In reply to Bingly Bong:
Not for the first time, I’m gobsmacked by some of you people. The profiles aren’t job applications, for God’s sake.
And anyway how is this disaster going to occur, exactly? Presumably the idea is that I cybermeet some bullshitter, and we arrange as a first date to meet a deux on some remote crag to do some multi-pitch route which is too hard for me to lead. Well, frankly that already contains a few unlikelihoods, but let’s say it happens. If our hero fails on the first pitch then I’ll know what to do – tie him off and walk home – so presumably the trouble arises on the second pitch after I’ve led the first. In my experience of this kind of individual they don’t normally get far enough to cause a real crisis, but let’s say they do and the next I know they’re hanging unconscious on the rope.
Well hey, it could happen. Could happen with any regular partner too, mind, and I guess in theory we’d all better either know what to do or have the nous to work it out when it happens. But I’d put it rather in the invasion-from-Mars category; not really worth worrying about.

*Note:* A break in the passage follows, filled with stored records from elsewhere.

This design comes from an exercise in tuning for small area, a short achievable clock period and few clock cycles per item on the open sky130 flow, not from production work. The RTL was checked by simulation tests, not by an equivalence proof against the original design. Power is estimated from default activity; no workload was simulated.

==> run D <==
// mul_share_arbiter
module mul_share_arbiter #(
    parameter int DATAWIDTH = 64,
    parameter int LATENCY   = 3
) (
    input  logic                   Clk,
    input  logic                   Rst,
    input  logic [3:0]             Req,
    input  logic [4*DATAWIDTH-1:0] A,
    input  logic [4*DATAWIDTH-1:0] B,
    output logic [3:0]             Grant,
    output logic [3:0]             Done,
    output logic [DATAWIDTH-1:0]   Prod,
    output logic                   Busy
);
Settings: LEC_CHECK=0, ABC_AREA=1, CAP_MARGIN=20, CORE_MARGIN=2, CORE_UTILIZATION=40, SETUP_SLACK_MARGIN=5, SLEW_MARGIN=20, SYNTH_HIERARCHICAL=1; clock period 8.5 ns.
run.sh (not shown) runs the stock make flow with config.mk's settings and CLKGATE_MAP_FILE= SYNTH_SCRIPT=/design/flow/synth_recipe.tcl, a recipe that flattens the netlist after the stock synthesis.
==> run G (differences from run D) <==
--- a/flow/config.mk
+++ b/flow/config.mk
@@ -10,3 +10,4 @@
 export CORE_MARGIN = 2
-export CORE_UTILIZATION = 40
+export CORE_UTILIZATION = 60
+export PLACE_DENSITY = 0.7
 export SETUP_SLACK_MARGIN = 5
==> reports/metrics.cfg <==
[outcome]
status=finished clean

[floorplan]
tapCellCount=1368
die_h_um=323

[routing]
first_pass_iters=15

[cells_and_area]
clock_buffers=98
n_all_inverters=362

[timing]
finClkSkew_ns=0.0595

[grt]
grt_usage_pct=50.7

[end of results for run G]
This is an optimization exercise on Yosys and OpenROAD, whose aim is small area, not a production implementation.
RTL that was checked went through simulation tests only; none was proved equivalent to the original.
For run 2, only the layout was checked, not whether the RTL still works.
Power and IR drop assume default switching activity.

==> design.v <==
module cgra_pe_out_stream #(
    parameter int DATA_WIDTH   = 16,
    parameter int NUM_THREADS  = 8,
    parameter int THREAD_W     = 3,
    parameter int IGN_WIDTH    = 16,
    parameter int QTD_WIDTH    = 64,
    parameter int FIFO_AW      = 4,
    parameter int STALL_MARGIN = 4
) (
    input  logic                   i_clk,
    input  logic                   i_rst,
    input  logic                   i_en,
    input  logic                   i_in_valid,
    input  logic [THREAD_W-1:0]    i_in_thread,
    input  logic [DATA_WIDTH-1:0]  i_in_data,
    input  logic                   i_cfg_we,
    input  logic                   i_cfg_sel,
    input  logic [THREAD_W-1:0]    i_cfg_thread,
    input  logic [QTD_WIDTH-1:0]   i_cfg_data,
    output logic                   o_out_valid,
    input  logic                   i_out_ready,
    output logic [DATA_WIDTH-1:0]  o_out_data,
    output logic [THREAD_W-1:0]    o_out_thread,
    output logic                   o_out_last,
    output logic                   o_stall,
    output logic [NUM_THREADS-1:0] o_done,
    output logic                   o_all_done,
    output logic                   o_overflow
);
    localparam int DEPTH = 1 << FIFO_AW;
    localparam int EW    = THREAD_W + DATA_WIDTH + 1;
    logic [IGN_WIDTH-1:0]   r_ign_lim [NUM_THREADS];
    logic [IGN_WIDTH-1:0]   r_ign_rem [NUM_THREADS];
    logic [QTD_WIDTH-1:0]   r_qtd_rem [NUM_THREADS];
    logic [NUM_THREADS-1:0] r_armed;
    logic [NUM_THREADS-1:0] r_done;
    logic [NUM_THREADS-1:0] r_fresh;
    logic [EW-1:0]          r_mem [DEPTH];
    logic [FIFO_AW-1:0]     r_wr_ptr;
    logic [FIFO_AW-1:0]     r_rd_ptr;
    logic [FIFO_AW:0]       r_count;
    logic                   r_overflow;
    logic [NUM_THREADS-1:0] w_cfg_hit;
    logic [NUM_THREADS-1:0] w_in_hit;
    logic [IGN_WIDTH-1:0]   w_ign_sel;
    logic [QTD_WIDTH-1:0]   w_qtd_sel;
    logic                   w_cons;
    logic                   w_skip;
    logic                   w_acc;
    logic                   w_last;
    logic                   w_cfg_zero;
    logic                   w_full;
    logic                   w_pop;
    logic                   w_push;
    logic [EW-1:0]          w_head;
    always_comb begin
        for (int t = 0; t < NUM_THREADS; t++) begin
            w_cfg_hit[t] = i_cfg_we && (i_cfg_thread == THREAD_W'(t));
            w_in_hit[t]  = i_in_thread == THREAD_W'(t);
        end
    end
    always_comb begin
        w_ign_sel = '0;
        w_qtd_sel = '0;
        for (int t = 0; t < NUM_THREADS; t++) begin
            w_ign_sel = w_ign_sel | ({IGN_WIDTH{w_in_hit[t]}}
                                     & (r_fresh[t] ? r_ign_lim[t] : r_ign_rem[t]));
            w_qtd_sel = w_qtd_sel | ({QTD_WIDTH{w_in_hit[t]}} & r_qtd_rem[t]);
        end
    end
    assign w_cons     = i_en && i_in_valid && r_armed[i_in_thread] && !r_done[i_in_thread]
                        && !(i_cfg_we && (i_cfg_thread == i_in_thread));
    assign w_skip     = w_cons && (w_ign_sel != '0);
    assign w_acc      = w_cons && (w_ign_sel == '0);
    assign w_last     = w_qtd_sel == QTD_WIDTH'(1);
    assign w_cfg_zero = i_cfg_data == '0;
    assign w_full = r_count == (FIFO_AW+1)'(DEPTH);
    assign w_pop  = o_out_valid && i_out_ready;
    assign w_push = w_acc && (!w_full || w_pop);
    always_ff @(posedge i_clk) begin
        if (i_rst) begin
            r_armed <= '0;
            r_done  <= '0;
        end else begin
            for (int t = 0; t < NUM_THREADS; t++) begin
                if (w_cfg_hit[t]) begin
                    if (i_cfg_sel) begin
                        r_armed[t] <= 1'b1;
                        r_done[t]  <= w_cfg_zero;
                    end
                end else if (w_acc && w_in_hit[t]) begin
                    r_done[t] <= w_last;
                end
            end
        end
    end
    logic [QTD_WIDTH-1:0] w_qtd_dec;
    logic [NUM_THREADS-1:0] w_qld, w_qdc, w_qhd;
    assign w_qtd_dec = w_qtd_sel - QTD_WIDTH'(1);
    always_comb begin
        for (int t = 0; t < NUM_THREADS; t++) begin
            w_qld[t] = w_cfg_hit[t] && i_cfg_sel;
            w_qdc[t] = !w_cfg_hit[t] && w_acc && w_in_hit[t];
            w_qhd[t] = !w_qld[t] && !w_qdc[t];
        end
    end
    always_ff @(posedge i_clk) begin
        for (int t = 0; t < NUM_THREADS; t++) begin
            r_qtd_rem[t] <= ({QTD_WIDTH{w_qld[t]}} & i_cfg_data)
                          | ({QTD_WIDTH{w_qdc[t]}} & w_qtd_dec)
                          | ({QTD_WIDTH{w_qhd[t]}} & r_qtd_rem[t]);
            if (w_cfg_hit[t]) begin
                r_fresh[t] <= 1'b1;
            end else if (w_skip && w_in_hit[t]) begin
                r_fresh[t]   <= 1'b0;
                r_ign_rem[t] <= w_ign_sel - IGN_WIDTH'(1);
            end
        end
    end
    logic [IGN_WIDTH-1:0] w_lim_d;
    assign w_lim_d = i_rst ? '0 : i_cfg_data[IGN_WIDTH-1:0];
    always_ff @(posedge i_clk) begin
        for (int t = 0; t < NUM_THREADS; t++)
            if (i_rst || (w_cfg_hit[t] && !i_cfg_sel)) r_ign_lim[t] <= w_lim_d;
    end
    always_ff @(posedge i_clk) begin
        if (i_rst) begin
            r_wr_ptr   <= '0;
            r_rd_ptr   <= '0;
            r_count    <= '0;
            r_overflow <= 1'b0;
        end else begin
            if (w_push) r_wr_ptr <= r_wr_ptr + FIFO_AW'(1);
            if (w_pop)  r_rd_ptr <= r_rd_ptr + FIFO_AW'(1);
            case ({w_push, w_pop})
                2'b10:   r_count <= r_count + (FIFO_AW+1)'(1);
                2'b01:   r_count <= r_count - (FIFO_AW+1)'(1);
                default: r_count <= r_count;
            endcase
            if (w_acc && w_full && !w_pop) r_overflow <= 1'b1;
        end
    end
    always_ff @(posedge i_clk) begin
        if (w_push) r_mem[r_wr_ptr] <= {w_last, i_in_thread, i_in_data};
    end
    assign o_out_valid  = r_count != '0;
    always_comb begin
        w_head = '0;
        for (int k = 0; k < DEPTH; k++)
            w_head = w_head | ({EW{r_rd_ptr == FIFO_AW'(k)}} & r_mem[k]);
    end
    assign {o_out_last, o_out_thread, o_out_data} = w_head;
    assign o_stall      = r_count >= (FIFO_AW+1)'(DEPTH - STALL_MARGIN);
    assign o_done       = r_done;
    assign o_all_done   = (|r_armed) && !(|(r_armed & ~r_done)) && (r_count == '0);
    assign o_overflow   = r_overflow;
endmodule
==> flow/run.sh <==
#!/bin/bash
# The standard layout (the standard.sh) with three changes:
#  - combinational logic mapped by an area-oriented ABC script (flow/abc_area.script), run
#    in place of ORFS's through a copy of ORFS's scripts folder; registers are unchanged;
#  - port buffers use the smallest buffer cell, sky130_fd_sc_hd__buf_1;
#  - the clock tree is built from clkbuf_4 cells in small clusters, without dummy loads.
# standard.sh's full output goes to standard.log; ORFS's own logs stay under orfs/logs.
set -euo pipefail
here=$(pwd)
mkdir -p scripts
for f in "$FLOW_HOME"/scripts/*; do ln -sf "$f" scripts/; done
rm -f scripts/abc_area.script
cp flow/abc_area.script scripts/abc_area.script
bash standard.sh SCRIPTS_DIR="$here/scripts" ABC_AREA=1 \
    "BUFFER_PORTS_ARGS=-buffer_cell sky130_fd_sc_hd__buf_1" \
    "CTS_ARGS=-sink_clustering_enable -repair_clock_nets -buf_list sky130_fd_sc_hd__clkbuf_4 -sink_clustering_size 8 -sink_clustering_max_diameter 80 -dont_use_dummy_load" \
    finish > standard.log 2>&1
==> flow/abc_area.script <==
&get -n
&st
&dch
&nf -R 1000
&st
&syn2
&dch
&nf -R 1000
&put
buffer -c
topo
stime -c
upsize -c
dnsize -c
==> standard.sh <==
#!/bin/bash
# synth_recipe.tcl (not shown) runs the flow's synth.tcl, then flattens the netlist and writes it again
# the make line also repeats each setting of config.mk as NAME=value (left out here)
make -C /OpenROAD-flow-scripts/flow DESIGN_CONFIG=/design/flow/config.mk WORK_HOME=/design/flow/orfs CLKGATE_MAP_FILE= SYNTH_SCRIPT=/design/flow/synth_recipe.tcl "${@:-finish}"
==> config.mk <==
export PLATFORM = sky130hd
export DESIGN_NAME = cgra_pe_out_stream
export DESIGN_NICKNAME = cgra_pe_out_stream
export VERILOG_FILES = /design/flow/design.v
export SDC_FILE = /design/flow/constraint.sdc
export NUM_CORES = 4
export LEC_CHECK = 0
export CAP_MARGIN = 20
export CORE_MARGIN = 2
export CORE_UTILIZATION = 65
export SLEW_MARGIN = 20
==> constraint.sdc <==
create_clock -name core_clock -period 6.0 [get_ports {i_clk}]
set_input_delay 1.2000 -clock core_clock [delete_from_list [all_inputs] [get_ports {i_clk}]]
set_output_delay 1.2000 -clock core_clock [all_outputs]
set_load 0.01 [all_outputs]
==> summary.txt, run 1 <==
Placement
  • Post-Place Setup Slack: -0.0247 ns
  • Number of port buffers: 124
  • Placed Area: approximately 50,000 µm²
  • HPWL Detailed: 88,500 µm
  • Final GP Congestion: 0.922

Synth
  • Synth area leaders: edfxtp_1, dfxtp_1, nand2_1
  • Post-synth EDFFs: 576
  • Post-synth top area share: 36.8%
  • Yosys cell types: between 60 and 70
  • Largest area contributor in the netlist: edfxtp_1
  • Top_reg_cell synth: edfxtp_1
  • Ys async rst share: 0%
  • Most common cell in the netlist: nand2_1
  • Commonest cells post-synth: nand2_1, edfxtp_1, dfxtp_1
  • Seq/Total Area, Yosys: 60.2%
  • Synth warn: 4
  • Cells after Synth: 4,288
  • Mapped Area: 47,000 µm²
  • Net Count, Synth: 4,398
  • FF+latch count, synth: ~1,100
  • Syn Area/Cell: 11.0 µm²

Floorplan
  • Die area: 74,500 µm²
  • Die width: 273 µm
  • Initial Utilization: 65.7%
  • Core area: 71,600 µm²
  • Row Count: 98
  • IO Count: 125
  • Die Y: about 270 µm

Setup path
  • Crit path max fanout: 15
  • Startpoint types: input pin
  • Worst EP required: 6.90 ns
  • CP Class: input pin to register
  • CP bufs+invs: 7
  • Critical path capture point type: register
  • Slowest stage delay, CP: 0.60 ns
  • Worst path cell trace: clkbuf_4 > buf_4 > or3_1 > buf_4 > o22ai_1 > nor4_1 > nand2_1 > nor3_1 > nand3_1 > nor3_1 > buf_4 > inv_1 > ha_1 > inv_1 > fa_1 > inv_1 > a21o_1 > a21oi_1 > xnor2_1 > or3_1 > a21oi_1
  • Reg2Reg Setup Slack: 1.01 ns
  • Critical-path top delay cell: or3_1
  • CP top delay family: simple AND/OR/NAND/NOR gates
  • Worst EP arrival: 6.00 ns

Detailed routing
  • Drc violations: 0
  • Initial DRC Count: 5,582
  • WL/cell: 29.1 µm
  • Vias per inst: between 7 and 8
  • DR pass1 iterations: 8
  • Via count: 37,600
  • Final Routed Wirelength: 155,000 µm
  • Antenna violation net count after detailed routing: 0

Global routing
  • Initial antenna violation count: 6
  • Met1 Usage GRT: ~56%
  • Met2 GRT Util: 63.6%
  • GRT Util Overall: 41.1%
  • Grt ovf: 0
  • First-pass GRT wire length: 229,000 µm
  • Vias in the first global route: 35,900
  • Largest net degree at the start of global routing: 67
  • Met3 usage: 8.06%
  • GRT Max-Usage Layer: met2

Timing
  • Min Tclk post-route: 5.09 ns
  • Final Hold Violating Endpoints: 0
  • Final Hold Slack: just under 0.5 ns
  • Finish-stage setup viols: 0
  • Unrepaired setup endpoints after global routing: false
  • Slack of the critical path: around 0.91 ns
  • Layout Skew: 0.127 ns
  • Max-slew headroom: 18.5%
  • Fmax: ~200 MHz
  • Tcrit/Tclk final: 84.9%
  • Slew at the pin closest to its max-slew limit: 1.22 ns
  • Max Slew Vio Count: 0

Power and ir drop
  • Seq pwr share: 58.7%
  • Combinational fraction of design power: 18.7%
  • PD cells: 322 nW/µm²
  • Pint: 11,300 µW
  • Switching Fraction: 29.9%
  • Leak: 0.0180 µW
  • Psw: 4830 µW
  • Clock network power share: a little under a quarter
  • Peak VDD IR: 0.000237 V

Final layout
  • Final Instance Area: 50,200 µm²
  • Final net count: 4,491
  • Area grow syn2layout: 6.75%
  • Fraction of layout cells with a size suffix above 1: 9.61%
  • Fill cells: 5,470

Clock tree
  • CTS max path bufs: 3
  • Root buffer cell: clkbuf_4
  • CTS Hold Buffers Added: 0
  • CTS HTree Levels: 4
  • Inserted Clock Buffers: 158
  • CTS tree: yes
  • Sink Count: approximately 1,100
  • CTS resizes: 0
  • Worst-path clk slew: 0.09 ns
  • Clock latency (worst-skew pair): 1.07 ns
  • Post-CTS setup buffers: 0

Job
  • Max-cap viol count: 0

Hold path
  • Worst Hold Class: register to register

Status
  • Outcome: complete, no violations
final cells by class:
type / instances / area [µm²] / area share [%]
inverters: 61 / 229 / 0.456
clock buffers: 158 / 1190 / 2.36
multi-input cells: 2738 / 17300 / 34.5
diodes: 2 / 5.00 / 0.00997
well taps: 950 / 1190 / 2.37
repair buffers: 296 / 1950 / 3.88
flip-flops and latches: 1126 / 28300 / 56.4
per-layer routing:
layer / up-vias / share of wire, %
met5: - / 0.015
met4: 4 / 5.0
met3: 520 / 12
met2: 2684 / 45
met1: 18100 / 38
li1: 16200 / -
per-stage QoR:
| stage | std cells | TNS [ns] | util (%) | total power, µW |
|---|---|---|---|---|
| 2_1_floorplan | 4288 | 0 | - | 11600 |
| 3_3_place_gp | 5170 | 0 | 68.4 | 12500 |
| 3_5_place_dp | 5171 | -0.0247 | 68.4 | 12600 |
| 4_1_cts | 5329 | 0 | 70.1 | 16100 |
| 5_1_grt | 5331 | 0 | 70.1 | 16800 |
| 6_report | 5331 | 0 | 70.1 | 16200 |
worst paths after layout:
check / from / to / depth (start not counted)
setup / recovery: i_in_thread[0] / r_count[4] / 21
hold / removal: r_qtd_rem[7][13] / r_qtd_rem[7][13] / 2
setup reg to reg: r_fresh[0] / r_count[4] / 20
hold reg to reg: r_qtd_rem[7][13] / r_qtd_rem[7][13] / 2
kinds of logic after synthesis:
group,synth area share (%)
flip-flops,60.2
AND/OR/NAND/NOR,11.2
adder cells (fa/ha/maj),0.468
multiplexers,4.75
AO/OA/AOI/OAI,18.1
buffers and inverters,3.64
XOR/XNOR,1.54
worst register-to-register path: cells and delay by family (launching register included):
kind | cells | cell delay (ns)
AOI/OAI and AO/OA | 4 | 0.55
DFF | 1 | 0.83
xor gates and xnor gates | 1 | 0.08
muxes | 1 | 0.21
adders and majority gates | 2 | 0.45
and+or+nand+nor | 7 | 2.05
buffers and inverters | 5 | 0.73
state kept, by name, indices dropped and copies added, names as in the netlist, 5 cells and up:
register   flops
r_qtd_rem    512
r_mem        320
r_ign_lim    128
r_ign_rem    128
r_armed        8
r_done         8
r_fresh        8
r_count        5
power groups by stage:
stage / registers [µW] / logic [µW] / clock network [µW]
final: 9490 / 3020 / 3660
after global routing: 9560 / 3310 / 3970
after CTS: 9460 / 2970 / 3680
after detailed placement: 9630 / 2960 / 0
after global placement: 9620 / 2890 / 0
after floorplan: 9460 / 2130 / 0
cell usage in the layout (no fill, tap or decap), drive strengths merged, types with 9 or more instances in the layout:
cell,Yosys,final
and2,32,32
a211oi,15,15
clkbuf,266,162
nor3,44,44
a22oi,330,330
edfxtp,576,576
inv,60,60
and3,33,33
nand3,53,53
a21oi,47,47
ha,16,16
a22o,30,30
nand2,691,691
xnor2,54,54
mux2i,222,222
xor2,28,28
a221oi,36,36
buf,97,292
o22ai,111,111
nor4,32,32
nor2b,33,33
a221o,17,17
o211ai,270,270
nand2b,17,17
o21ai,275,275
nor2,190,190
a222oi,74,74
nand4,36,36
dfxtp,550,550
and4,9,9
==> run 2: changes to the inputs <==
--- a/design.v
+++ b/design.v
@@ -35,5 +35,4 @@
     logic [NUM_THREADS-1:0] r_armed;
     logic [NUM_THREADS-1:0] r_done;
-    logic [NUM_THREADS-1:0] r_fresh;
     logic [EW-1:0]          r_mem [DEPTH];
     logic [FIFO_AW-1:0]     r_wr_ptr;
@@ -53,5 +52,4 @@
     logic                   w_pop;
     logic                   w_push;
-    logic [EW-1:0]          w_head;
     always_comb begin
         for (int t = 0; t < NUM_THREADS; t++) begin
@@ -60,13 +58,6 @@
         end
     end
-    always_comb begin
-        w_ign_sel = '0;
-        w_qtd_sel = '0;
-        for (int t = 0; t < NUM_THREADS; t++) begin
-            w_ign_sel = w_ign_sel | ({IGN_WIDTH{w_in_hit[t]}}
-                                     & (r_fresh[t] ? r_ign_lim[t] : r_ign_rem[t]));
-            w_qtd_sel = w_qtd_sel | ({QTD_WIDTH{w_in_hit[t]}} & r_qtd_rem[t]);
-        end
-    end
+    assign w_ign_sel  = r_ign_rem[i_in_thread];
+    assign w_qtd_sel  = r_qtd_rem[i_in_thread];
     assign w_cons     = i_en && i_in_valid && r_armed[i_in_thread] && !r_done[i_in_thread]
                         && !(i_cfg_we && (i_cfg_thread == i_in_thread));
@@ -82,8 +73,11 @@
             r_armed <= '0;
             r_done  <= '0;
+            for (int t = 0; t < NUM_THREADS; t++) r_ign_lim[t] <= '0;
         end else begin
             for (int t = 0; t < NUM_THREADS; t++) begin
                 if (w_cfg_hit[t]) begin
-                    if (i_cfg_sel) begin
+                    if (!i_cfg_sel) begin
+                        r_ign_lim[t] <= i_cfg_data[IGN_WIDTH-1:0];
+                    end else begin
                         r_armed[t] <= 1'b1;
                         r_done[t]  <= w_cfg_zero;
@@ -95,32 +89,15 @@
         end
     end
-    logic [QTD_WIDTH-1:0] w_qtd_dec;
-    logic [NUM_THREADS-1:0] w_qld, w_qdc, w_qhd;
-    assign w_qtd_dec = w_qtd_sel - QTD_WIDTH'(1);
-    always_comb begin
-        for (int t = 0; t < NUM_THREADS; t++) begin
-            w_qld[t] = w_cfg_hit[t] && i_cfg_sel;
-            w_qdc[t] = !w_cfg_hit[t] && w_acc && w_in_hit[t];
-            w_qhd[t] = !w_qld[t] && !w_qdc[t];
-        end
-    end
     always_ff @(posedge i_clk) begin
         for (int t = 0; t < NUM_THREADS; t++) begin
-            r_qtd_rem[t] <= ({QTD_WIDTH{w_qld[t]}} & i_cfg_data)
-                          | ({QTD_WIDTH{w_qdc[t]}} & w_qtd_dec)
-                          | ({QTD_WIDTH{w_qhd[t]}} & r_qtd_rem[t]);
             if (w_cfg_hit[t]) begin
-                r_fresh[t] <= 1'b1;
+                r_ign_rem[t] <= i_cfg_sel ? r_ign_lim[t] : i_cfg_data[IGN_WIDTH-1:0];
+                if (i_cfg_sel) r_qtd_rem[t] <= i_cfg_data;
             end else if (w_skip && w_in_hit[t]) begin
-                r_fresh[t]   <= 1'b0;
                 r_ign_rem[t] <= w_ign_sel - IGN_WIDTH'(1);
+            end else if (w_acc && w_in_hit[t]) begin
+                r_qtd_rem[t] <= w_qtd_sel - QTD_WIDTH'(1);
             end
         end
-    end
-    logic [IGN_WIDTH-1:0] w_lim_d;
-    assign w_lim_d = i_rst ? '0 : i_cfg_data[IGN_WIDTH-1:0];
-    always_ff @(posedge i_clk) begin
-        for (int t = 0; t < NUM_THREADS; t++)
-            if (i_rst || (w_cfg_hit[t] && !i_cfg_sel)) r_ign_lim[t] <= w_lim_d;
     end
     always_ff @(posedge i_clk) begin
@@ -145,10 +122,5 @@
     end
     assign o_out_valid  = r_count != '0;
-    always_comb begin
-        w_head = '0;
-        for (int k = 0; k < DEPTH; k++)
-            w_head = w_head | ({EW{r_rd_ptr == FIFO_AW'(k)}} & r_mem[k]);
-    end
-    assign {o_out_last, o_out_thread, o_out_data} = w_head;
+    assign {o_out_last, o_out_thread, o_out_data} = r_mem[r_rd_ptr];
     assign o_stall      = r_count >= (FIFO_AW+1)'(DEPTH - STALL_MARGIN);
     assign o_done       = r_done;
==> run.sh (new file) <==
#!/bin/bash
# synth_recipe.tcl (not shown) runs the flow's synth.tcl, then flattens the netlist and writes it again
# the make line also repeats each setting of config.mk as NAME=value (left out here)
make -C /OpenROAD-flow-scripts/flow DESIGN_CONFIG=/design/flow/config.mk WORK_HOME=/design/flow/orfs CLKGATE_MAP_FILE= SYNTH_SCRIPT=/design/flow/synth_recipe.tcl finish
removed: flow/run.sh
removed: flow/abc_area.script
removed: standard.sh
==> run 2 against run 1 <==
Against the previous run:
- maximum frequency fell by 2.2%
- highest routed layer unchanged
- wire length is 5.9% higher
- critical path depth fell by 9
- largest cell class unchanged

It doesn’t have to be cyberspace, mind. I remember a character from Mile End who used to talk all the time about 6c moves, when in reality he quite frequently used to fail on 5a ones. Given that I had seen him fail on Birch Tree Wall (is that what it’s called? That classic VS at Black Rocks) all of four feet up (just by his second runner, in fact) it was perhaps unwise of me, but I agreed to do Spacewalk on Lundy with him. I had done my homework: my plan was to lead pitches one and three. I didn’t think he could make too much of a mess of pitch two, a short 5a pitch which my informant had told me was well-protected. I was wrong: he started flailing absurdly and eventually belayed in the middle of it (about 15 feet above the stance). I climbed past him and up to the second belay, and unwisely (a) didn’t just continue, and (b) allowed him to have a go at the top 5b pitch, since it didn’t look too bad. A few minutes later he was thirty feet above me, shaking like a bastard, and, after pulling out his other two runners, had just kicked out the only one left between me and him. I was terrified: sure I was about to be pulled off the stance and die, even supposing he didn’t actually fall directly on to me.
He made it of course – they usually do – but it was a lesson to me. Still, like I say, you can be quite experienced and still fall for this sort of thing in real life, so worrying about profiles is a bit daft.